**PROBLEM STATEMENT**
Gather the lines from the material that contain "floorplan".

Start of RECORDS PROVIDED

**config.mk**
```make
export PLATFORM = sky130hd
export DESIGN_NAME = ifc_ctrl
export DESIGN_NICKNAME = d
export VERILOG_FILES = /design/src/rtl/ifc_pkg.sv /design/src/rtl/ifc_decode.sv /design/src/rtl/ifc_flag_bank.sv /design/src/rtl/ifc_enable_bank.sv /design/src/rtl/ifc_irq_out.sv /design/src/rtl/ifc_ctrl.sv
export SDC_FILE = /design/constraint.sdc
export NUM_CORES = 1
export LEC_CHECK = 0
export ABC_AREA = 0
export BUFFER_PORTS_ARGS = -buffer_cell sky130_fd_sc_hd__buf_2
export CAP_MARGIN = 25
export CORE_UTILIZATION = 50
export CTS_BUF_LIST = sky130_fd_sc_hd__clkbuf_4 sky130_fd_sc_hd__clkbuf_8
export CTS_CLUSTER_DIAMETER = 40
export DETAILED_ROUTE_END_ITERATION = 10
export PLACE_DENSITY = 0.82
export SETUP_SLACK_MARGIN = 0.15
export SLEW_MARGIN = 15
export SYNTH_ARGS = -nofsm -noshare
export SYNTH_HDL_FRONTEND = slang
export SYNTH_SLANG_ARGS = --single-unit
```
**constraint.sdc**
```tcl
create_clock -name clk -period 2.1 [get_ports clk]
set_clock_uncertainty 0.2 [all_clocks]
set_input_delay 0.21 -clock clk [delete_from_list [all_inputs] [get_ports clk]]
set_output_delay 0.21 -clock clk [all_outputs]
set_load 0.05 [all_outputs]
```
**config.mk**
```make
export PLATFORM = sky130hd
export DESIGN_NAME = tile2d_burst_gen
export DESIGN_NICKNAME = d
export VERILOG_FILES = /design/src/rtl/tg_pkg.sv /design/src/rtl/tg_region_sel.sv /design/src/rtl/tg_tile_map.sv /design/src/rtl/tg_lin_map.sv /design/src/rtl/tile2d_burst_gen.sv
export SDC_FILE = /design/constraint.sdc
export NUM_CORES = 1
export LEC_CHECK = 0
export ABC_CLOCK_PERIOD_IN_PS = 11150
export BUFFER_PORTS_ARGS = -buffer_cell sky130_fd_sc_hd__buf_2
export CAP_MARGIN = 0
export CELL_PAD_IN_SITES_DETAIL_PLACEMENT = 1
export CELL_PAD_IN_SITES_GLOBAL_PLACEMENT = 1
export CORE_MARGIN = 10
export CORE_UTILIZATION = 50
export DETAILED_ROUTE_END_ITERATION = 10
export GPL_TIMING_DRIVEN = 0
export PLACE_DENSITY = 0.91
export SKIP_CTS_REPAIR_TIMING = 1
export SYNTH_ARGS = -nofsm -noshare
export SYNTH_HDL_FRONTEND = slang
export SYNTH_SLANG_ARGS = --single-unit
```
**constraint.sdc**
```tcl
create_clock -name clk -period 11.15 [get_ports clk]
set_clock_uncertainty 0.2 [all_clocks]
set_input_delay 0.5575 -clock clk [delete_from_list [all_inputs] [get_ports clk]]
set_output_delay 0.5575 -clock clk [all_outputs]
set_load 0.005 [all_outputs]
```
**src/rtl/tg_pkg.sv**
```systemverilog
package tg_pkg;
    typedef enum logic [1:0] {
        ST_IDLE,
        ST_CALC,
        ST_SEND,
        ST_DONE
    } tg_state_e;

    typedef enum logic [1:0] {
        MAP_LINEAR,
        MAP_TILE_A,
        MAP_TILE_B
    } tg_map_e;
endpackage

```
**src/rtl/tg_region_sel.sv**
```systemverilog
module tg_region_sel
    import tg_pkg::*;
#(
    parameter int              ADDR_W    = 32,
    parameter int              REGION_LG = 20,
    parameter logic [31:0]     A_BASE    = 32'h0010_0000,
    parameter logic [31:0]     B_BASE    = 32'h0020_0000
) (
    input  logic [ADDR_W-1:0] addr,
    output tg_map_e           map_sel
);
    localparam int TAG_W = ADDR_W - REGION_LG;

    logic [TAG_W-1:0] tag;
    assign tag = addr[ADDR_W-1:REGION_LG];

    always_comb begin
        if (tag == A_BASE[ADDR_W-1:REGION_LG])
            map_sel = MAP_TILE_A;
        else if (tag == B_BASE[ADDR_W-1:REGION_LG])
            map_sel = MAP_TILE_B;
        else
            map_sel = MAP_LINEAR;
    end
endmodule

```
**src/rtl/tg_tile_map.sv**
```systemverilog
module tg_tile_map #(
    parameter int          ADDR_W    = 32,
    parameter int          SLG_W     = 4,
    parameter int          REGION_LG = 20,
    parameter int          TW_LG     = 4,
    parameter int          TH_LG     = 4,
    parameter int          NB_LG     = 2,
    parameter int          CH_LG     = 6,
    parameter int          NCH_LG    = 1,
    parameter int          ROW_W     = 22,
    parameter int          EDGE_W    = 7,
    parameter logic [31:0] ROW_BASE  = 32'h400
) (
    input  logic [ADDR_W-1:0]      addr,
    input  logic [SLG_W-1:0]       stride_lg,
    output logic [NCH_LG-1:0]      chan,
    output logic [NB_LG-1:0]       bank,
    output logic [ROW_W-1:0]       row,
    output logic [TW_LG+TH_LG-1:0] col,
    output logic [EDGE_W-1:0]      edge_room
);
    localparam int PAGE_LG = TW_LG + TH_LG;
    localparam logic [ADDR_W-1:0] ONE         = ADDR_W'(1);
    localparam logic [ADDR_W-1:0] REGION_MASK = (ONE << REGION_LG) - ONE;
    localparam logic [ADDR_W-1:0] TW_MASK     = (ONE << TW_LG) - ONE;
    localparam logic [ADDR_W-1:0] TH_MASK     = (ONE << TH_LG) - ONE;
    localparam logic [ADDR_W-1:0] CH_MASK     = (ONE << CH_LG) - ONE;

    logic [ADDR_W-1:0] off, pitch_mask, xb, yl, tx, ty;
    logic [ADDR_W-1:0] row_full, col_full, tile_room, ch_room, room;
    logic [SLG_W-1:0]  shamt;

    always_comb begin
        off        = addr & REGION_MASK;
        pitch_mask = (ONE << stride_lg) - ONE;
        xb         = off & pitch_mask;
        yl         = off >> stride_lg;
        tx         = xb >> TW_LG;
        ty         = yl >> TH_LG;
        shamt      = stride_lg - SLG_W'(TW_LG + NB_LG);
        row_full   = ADDR_W'(ROW_BASE) + (ty << shamt) + (tx >> NB_LG);
        col_full   = ((yl & TH_MASK) << TW_LG) | (xb & TW_MASK);
        tile_room  = (ONE << TW_LG) - (xb & TW_MASK);
        ch_room    = (ONE << CH_LG) - (xb & CH_MASK);
        room       = (tile_room < ch_room) ? tile_room : ch_room;
    end

    assign chan      = xb[CH_LG +: NCH_LG];
    assign bank      = tx[NB_LG-1:0];
    assign row       = row_full[ROW_W-1:0];
    assign col       = col_full[PAGE_LG-1:0];
    assign edge_room = room[EDGE_W-1:0];
endmodule

```
**src/rtl/tg_lin_map.sv**
```systemverilog
module tg_lin_map #(
    parameter int ADDR_W  = 32,
    parameter int PAGE_LG = 8,
    parameter int NB_LG   = 2,
    parameter int CH_LG   = 6,
    parameter int NCH_LG  = 1,
    parameter int EDGE_W  = 7
) (
    input  logic [ADDR_W-1:0]               addr,
    output logic [NCH_LG-1:0]               chan,
    output logic [NB_LG-1:0]                bank,
    output logic [ADDR_W-PAGE_LG-NB_LG-1:0] row,
    output logic [PAGE_LG-1:0]              col,
    output logic [EDGE_W-1:0]               edge_room
);
    localparam logic [EDGE_W-1:0] CH_SPAN = EDGE_W'(1) << CH_LG;

    assign chan      = addr[CH_LG +: NCH_LG];
    assign bank      = addr[PAGE_LG +: NB_LG];
    assign row       = addr[ADDR_W-1:PAGE_LG+NB_LG];
    assign col       = addr[PAGE_LG-1:0];
    assign edge_room = CH_SPAN - EDGE_W'(addr[CH_LG-1:0]);
endmodule

```
**src/rtl/tile2d_burst_gen.sv**
```systemverilog
module tile2d_burst_gen
    import tg_pkg::*;
#(
    parameter int          ADDR_W    = 32,
    parameter int          W_W       = 12,
    parameter int          H_W       = 11,
    parameter int          SLG_W     = 4,
    parameter int          MAX_LEN   = 32,
    parameter int          NB_LG     = 2,
    parameter int          NCH_LG    = 1,
    parameter int          CH_LG     = 6,
    parameter int          REGION_LG = 20,
    parameter logic [31:0] A_BASE    = 32'h0010_0000,
    parameter logic [31:0] B_BASE    = 32'h0020_0000,
    parameter int          A_TW_LG   = 4,
    parameter int          A_TH_LG   = 4,
    parameter int          B_TW_LG   = 5,
    parameter int          B_TH_LG   = 3,
    localparam int         PAGE_LG   = A_TW_LG + A_TH_LG,
    localparam int         ROW_W     = ADDR_W - PAGE_LG - NB_LG,
    localparam int         LEN_W     = $clog2(MAX_LEN + 1)
) (
    input  logic               clk,
    input  logic               rst_n,
    input  logic               cmd_valid,
    output logic               cmd_ready,
    input  logic [ADDR_W-1:0]  cmd_addr,
    input  logic [W_W-1:0]     cmd_width,
    input  logic [H_W-1:0]     cmd_height,
    input  logic [SLG_W-1:0]   cmd_stride_lg,
    output logic               req_valid,
    input  logic               req_ready,
    output logic [NCH_LG-1:0]  req_chan,
    output logic [NB_LG-1:0]   req_bank,
    output logic [ROW_W-1:0]   req_row,
    output logic [PAGE_LG-1:0] req_col,
    output logic [LEN_W-1:0]   req_len,
    output logic               done
);
    localparam int EDGE_W = CH_LG + 1;
    localparam int NSCH   = 2;

    tg_state_e          state_q, state_d;
    tg_map_e            map_q, map_in;
    logic [SLG_W-1:0]   slg_q;
    logic [W_W-1:0]     width_q, rem_q, rem_after;
    logic [H_W-1:0]     rows_left_q;
    logic [ADDR_W-1:0]  line_q, cur_q, pitch;
    logic               accept, taken, row_end, last_row;

    // mapper results
    logic [NCH_LG-1:0]  t_chan [NSCH];
    logic [NB_LG-1:0]   t_bank [NSCH];
    logic [ROW_W-1:0]   t_row  [NSCH];
    logic [PAGE_LG-1:0] t_col  [NSCH];
    logic [EDGE_W-1:0]  t_room [NSCH];
    logic [NCH_LG-1:0]  l_chan, m_chan;
    logic [NB_LG-1:0]   l_bank, m_bank;
    logic [ROW_W-1:0]   l_row, m_row;
    logic [PAGE_LG-1:0] l_col, m_col;
    logic [EDGE_W-1:0]  l_room, m_room;
    logic [W_W:0]       lim;

    tg_region_sel #(
        .ADDR_W(ADDR_W), .REGION_LG(REGION_LG), .A_BASE(A_BASE), .B_BASE(B_BASE)
    ) u_region (
        .addr(cmd_addr), .map_sel(map_in)
    );

    for (genvar g = 0; g < NSCH; g++) begin : g_scheme
        localparam int          TW_LG_G = (g == 0) ? A_TW_LG : B_TW_LG;
        localparam int          TH_LG_G = (g == 0) ? A_TH_LG : B_TH_LG;
        localparam logic [31:0] BASE_G  = (g == 0) ? A_BASE : B_BASE;
        tg_tile_map #(
            .ADDR_W(ADDR_W), .SLG_W(SLG_W), .REGION_LG(REGION_LG),
            .TW_LG(TW_LG_G), .TH_LG(TH_LG_G), .NB_LG(NB_LG), .CH_LG(CH_LG),
            .NCH_LG(NCH_LG), .ROW_W(ROW_W), .EDGE_W(EDGE_W),
            .ROW_BASE(BASE_G >> (PAGE_LG + NB_LG))
        ) u_tile (
            .addr(cur_q), .stride_lg(slg_q),
            .chan(t_chan[g]), .bank(t_bank[g]), .row(t_row[g]),
            .col(t_col[g]), .edge_room(t_room[g])
        );
    end

    tg_lin_map #(
        .ADDR_W(ADDR_W), .PAGE_LG(PAGE_LG), .NB_LG(NB_LG), .CH_LG(CH_LG),
        .NCH_LG(NCH_LG), .EDGE_W(EDGE_W)
    ) u_lin (
        .addr(cur_q), .chan(l_chan), .bank(l_bank), .row(l_row),
        .col(l_col), .edge_room(l_room)
    );

    always_comb begin
        unique case (map_q)
            MAP_TILE_A: begin
                m_chan = t_chan[0]; m_bank = t_bank[0]; m_row = t_row[0];
                m_col  = t_col[0];  m_room = t_room[0];
            end
            MAP_TILE_B: begin
                m_chan = t_chan[1]; m_bank = t_bank[1]; m_row = t_row[1];
                m_col  = t_col[1];  m_room = t_room[1];
            end
            default: begin
                m_chan = l_chan; m_bank = l_bank; m_row = l_row;
                m_col  = l_col;  m_room = l_room;
            end
        endcase
        lim = {1'b0, rem_q};
        if ((W_W+1)'(MAX_LEN) < lim) lim = (W_W+1)'(MAX_LEN);
        if ((W_W+1)'(m_room) < lim)  lim = (W_W+1)'(m_room);
    end

    assign accept    = cmd_valid && (state_q == ST_IDLE);
    assign taken     = req_ready && (state_q == ST_SEND);
    assign rem_after = rem_q - W_W'(req_len);
    assign row_end   = (rem_after == '0);
    assign last_row  = (rows_left_q == H_W'(1));
    assign pitch     = ADDR_W'(1) << slg_q;

    // state register
    always_ff @(posedge clk or negedge rst_n) begin
        if (!rst_n) state_q <= ST_IDLE;
        else        state_q <= state_d;
    end

    // transitions
    always_comb begin
        state_d = state_q;
        unique case (state_q)
            ST_IDLE: if (accept)
                         state_d = ((cmd_width == '0) || (cmd_height == '0)) ? ST_DONE : ST_CALC;
            ST_CALC: state_d = ST_SEND;
            ST_SEND: if (taken)
                         state_d = (row_end && last_row) ? ST_DONE : ST_CALC;
            ST_DONE: state_d = ST_IDLE;
            default: state_d = ST_IDLE;
        endcase
    end

    // outputs decoded from the state
    always_comb begin
        cmd_ready = (state_q == ST_IDLE);
        req_valid = (state_q == ST_SEND);
        done      = (state_q == ST_DONE);
    end

    // datapath
    always_ff @(posedge clk or negedge rst_n) begin
        if (!rst_n) begin
            map_q <= MAP_LINEAR; slg_q <= '0; width_q <= '0; rem_q <= '0;
            rows_left_q <= '0; line_q <= '0; cur_q <= '0;
            req_chan <= '0; req_bank <= '0; req_row <= '0; req_col <= '0; req_len <= '0;
        end else begin
            if (accept) begin
                map_q       <= map_in;
                slg_q       <= cmd_stride_lg;
                width_q     <= cmd_width;
                rem_q       <= cmd_width;
                rows_left_q <= cmd_height;
                line_q      <= cmd_addr;
                cur_q       <= cmd_addr;
            end
            if (state_q == ST_CALC) begin
                req_chan <= m_chan;
                req_bank <= m_bank;
                req_row  <= m_row;
                req_col  <= m_col;
                req_len  <= lim[LEN_W-1:0];
            end
            if (taken) begin
                if (row_end) begin
                    rows_left_q <= rows_left_q - H_W'(1);
                    line_q      <= line_q + pitch;
                    cur_q       <= line_q + pitch;
                    rem_q       <= width_q;
                end else begin
                    cur_q <= cur_q + ADDR_W'(req_len);
                    rem_q <= rem_after;
                end
            end
        end
    end


    len_range_chk: assert property (@(posedge clk) disable iff (!rst_n)
        req_valid |-> (req_len != '0) && (req_len <= LEN_W'(MAX_LEN)));


    tile_a_edge_chk: assert property (@(posedge clk) disable iff (!rst_n)
        (req_valid && map_q == MAP_TILE_A) |->
        ({1'b0, req_col[A_TW_LG-1:0]} + (A_TW_LG+1)'(req_len) <= (A_TW_LG+1)'(1 << A_TW_LG)));


    lin_chan_edge_chk: assert property (@(posedge clk) disable iff (!rst_n)
        (req_valid && map_q == MAP_LINEAR) |->
        ({1'b0, req_col[CH_LG-1:0]} + (CH_LG+1)'(req_len) <= (CH_LG+1)'(1 << CH_LG)));


    hold_stable_chk: assert property (@(posedge clk) disable iff (!rst_n)
        (req_valid && !req_ready) |=> req_valid && $stable(req_row) && $stable(req_col)
        && $stable(req_len) && $stable(req_bank) && $stable(req_chan));


    done_pulse_chk: assert property (@(posedge clk) disable iff (!rst_n)
        done |=> !done && cmd_ready);
endmodule

```
==> metrics <==
prevailing post-synth register cell=dfrtp_1; count of different cell masters after synthesis=87; R2R Setup Slk=2.59 ns; CP arrival=8.70 ns; # Max-Cap Violations=0; most frequent cells after synthesis=nand2_1 (261), nor2_1 (163), o21ai_0 (152); Crit path top cell by count=ha_1; vias in the first global route=18.0k; CTS sink cnt=146; final hold vios=0; detailed-route wire length per cell=29.4 um; f_max=117 MHz; Worst slew margin=16.0%; Synth Area in Compound Gates=24.7%; clock-pin slew on the worst setup and hold paths=0.07 ns; flops & latches, synth=146; H-tree Lvls=4; largest net degree at the start of global routing=76; ratio of cells with drive above 1 in the final layout=10.6%; endpoints failing setup=0; CP Class=reg -> reg; Ant. Diodes=0; GRT overflow=0; Worst Reg-to-Reg Cells=29; Post-Synthesis Cells=1969; drt drc=0; Final nets=2260; Synth Cell Area=15300 sq um; Final min period=8.56 ns; Die Ht=195 um; setup TNS=0 ns; Post-Synth XOR/XNOR Area=6.14%; buffers from clock root to sink, at most=2; clock latency at the later pin of the worst-skew pair=0.47 ns; Initial Util=51.1%; most frequent cell after synthesis=nand2_1; startpoint types=flop; Worst setup endpoint=req_row[15]; Synth area leader=dfrtp_1; Synth top area share=24.0%; area delta synth->final=11.0%; status=finished clean; R2R Path Start=slg_q[1]; worst stage delay on the critical path=0.95 ns; post-DP HPWL=56.1 mm; CTS tree=built; first-pass iteration count of the detailed router=5; row count=63; first-pass GRT wire length=110 mm; EDFF count, synth=0; RR Endpoint=req_row[15]; Critical Path RT=11.29 ns; via count=17.5k; Routed WL=73.4 mm; root buffer cell=clkbuf_16; Hold WC Path Type=in -> reg; total CTS buffers=17; GRT Total Usage=37.1%; register area share after synthesis=24.0%; fin. max-slew vios=0; simple-gate portion of the synthesized area=22.7%; Avg Cell Area, Syn=7.75 sq um; core area=29900 sq um; asr flop ratio synth=100%; GP Congestion=1.04; initial antenna violation count=3; syn nets=2135; Port Buffers=104; fillers=3812; remaining antenna violation count=0; Synth Area in Adders=8.83%; largest family of logic cells by synthesized area=compound AO/OA/AOI/OAI gates; RSZ-0062 raised after global routing=no; Synth warnings=0; ranking of synthesized cells by area=dfrtp_1 (24%), ha_1 (8.0%), nand2_1 (6.4%), o21ai_0 (5.0%), a21oi_1 (4.6%); CP max stage cell=nor4_1; Die X=195 um; 1st-iter DRT viols=2168; CP Capture Type=flop; Via density=7.03; die area=37900 sq um; fin crit share=76.8%; CP Max Fanout=11; Setup crit start=slg_q[1]; mux cell area share after synthesis=7.92%; Slew @ Worst Pin=1.25 ns; Top Ports=105
critical path: cells and delay by family, from the launching register on:
kind | cells | cell delay [ns]
simple gates | 7 | 2.09
flops | 1 | 0.49
fa+ha+maj | 4 | 1.23
buf+inv | 8 | 1.88
compound gates | 8 | 1.99
xor+xnor | 2 | 0.51
worst min path at each step:
stage / startpoint / endpoint / slack, ns / cells after the start
floorplan: rst_n / cur_q[0] / 0.06 / 0
global placement: width_q[0] / width_q[0] / 0.26 / 2
detailed placement: width_q[6] / rem_q[6] / 0.26 / 2
CTS: rst_n / rem_q[8] / -0.05 / 1
global route: cmd_stride_lg[1] / slg_q[1] / 0.11 / 3
finish: cmd_stride_lg[1] / slg_q[1] / 0.1 / 3
sequential cells by signal (all words and copies together), names as in the netlist, 4 cells and up:
register	flops
req_len	6
cur_q	32
req_col	8
rem_q	12
slg_q	4
width_q	12
rows_left_q	11
req_row	22
line_q	32
metal layers:
layer	vias to the layer above	track usage [%]	wire length, um
met5	-	0	15
met4	2	24.1	5130
met3	373	8.64	7150
met2	1096	60.1	33900
met1	8649	43.1	27200
li1	7421	-	-
cell type report:
type                            instances  area [sq um]  area share, %
Timing Repair Buffer                  106           564           3.33
Inverter                               79           297           1.75
Sequential cell                       146          3650           21.6
Buffer                                140           579           3.42
Clock buffer                           21           480           2.84
Multi-Input combinational cell       1604         10700           63.3
Tap cell                              390           488           2.88
Clock inverter                         10           146          0.865
placed cells by master, fill, tap and decap left out, drive strengths merged, types with 14 or more instances in the layout:
master | synthesis | routed
mux4 | 26 | 26
or3 | 14 | 14
o22ai | 14 | 14
ha | 98 | 98
o21ai | 155 | 155
xor2 | 42 | 42
nor2b | 24 | 24
buf | 27 | 132
a21oi | 141 | 141
mux2 | 18 | 18
nand3 | 56 | 56
a221oi | 16 | 16
o21a | 14 | 14
nand2b | 23 | 23
xnor2 | 65 | 65
and3 | 44 | 44
nor2 | 163 | 163
dfrtp | 146 | 146
nor4 | 15 | 15
and2 | 26 | 26
nor3 | 38 | 38
a31oi | 36 | 36
inv | 74 | 77
a211oi | 27 | 27
mux2i | 40 | 40
nand2 | 261 | 261
nand4 | 18 | 18
a21o | 20 | 20
clkbuf | 113 | 134
o31ai | 17 | 17
per-stage QoR:
step	utilization (%)	instances	worst slack, ns	hold slack, ns	instance area (sq um)
after floorplan	-	1969	5.11	0.0619	15300
after global placement	54.4	2463	3.21	0.258	16300
after detailed placement	54.5	2464	3.01	0.264	16300
after CTS	56.6	2495	2.98	-0.0527	16900
after global routing	56.7	2496	2.43	0.114	16900
final	56.7	2496	2.59	0.0986	16900
cell families after synthesis:
group                      Yosys count
xor gates and xnor gates           107
buffers and inverters              219
DFF                                146
and+or+nand+nor                    728
muxes                               84
adders and majority gates          105
AOI/OAI and AO/OA                  579
other                                1
Power is left out: the tool's default activity adds up to more than one toggle a clock period on the data nets, which glitch-free logic cannot reach.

End of RECORDS PROVIDED

**RESPONSE**
floorplan: rst_n / cur_q[0] / 0.06 / 0
after floorplan	-	1969	5.11	0.0619	15300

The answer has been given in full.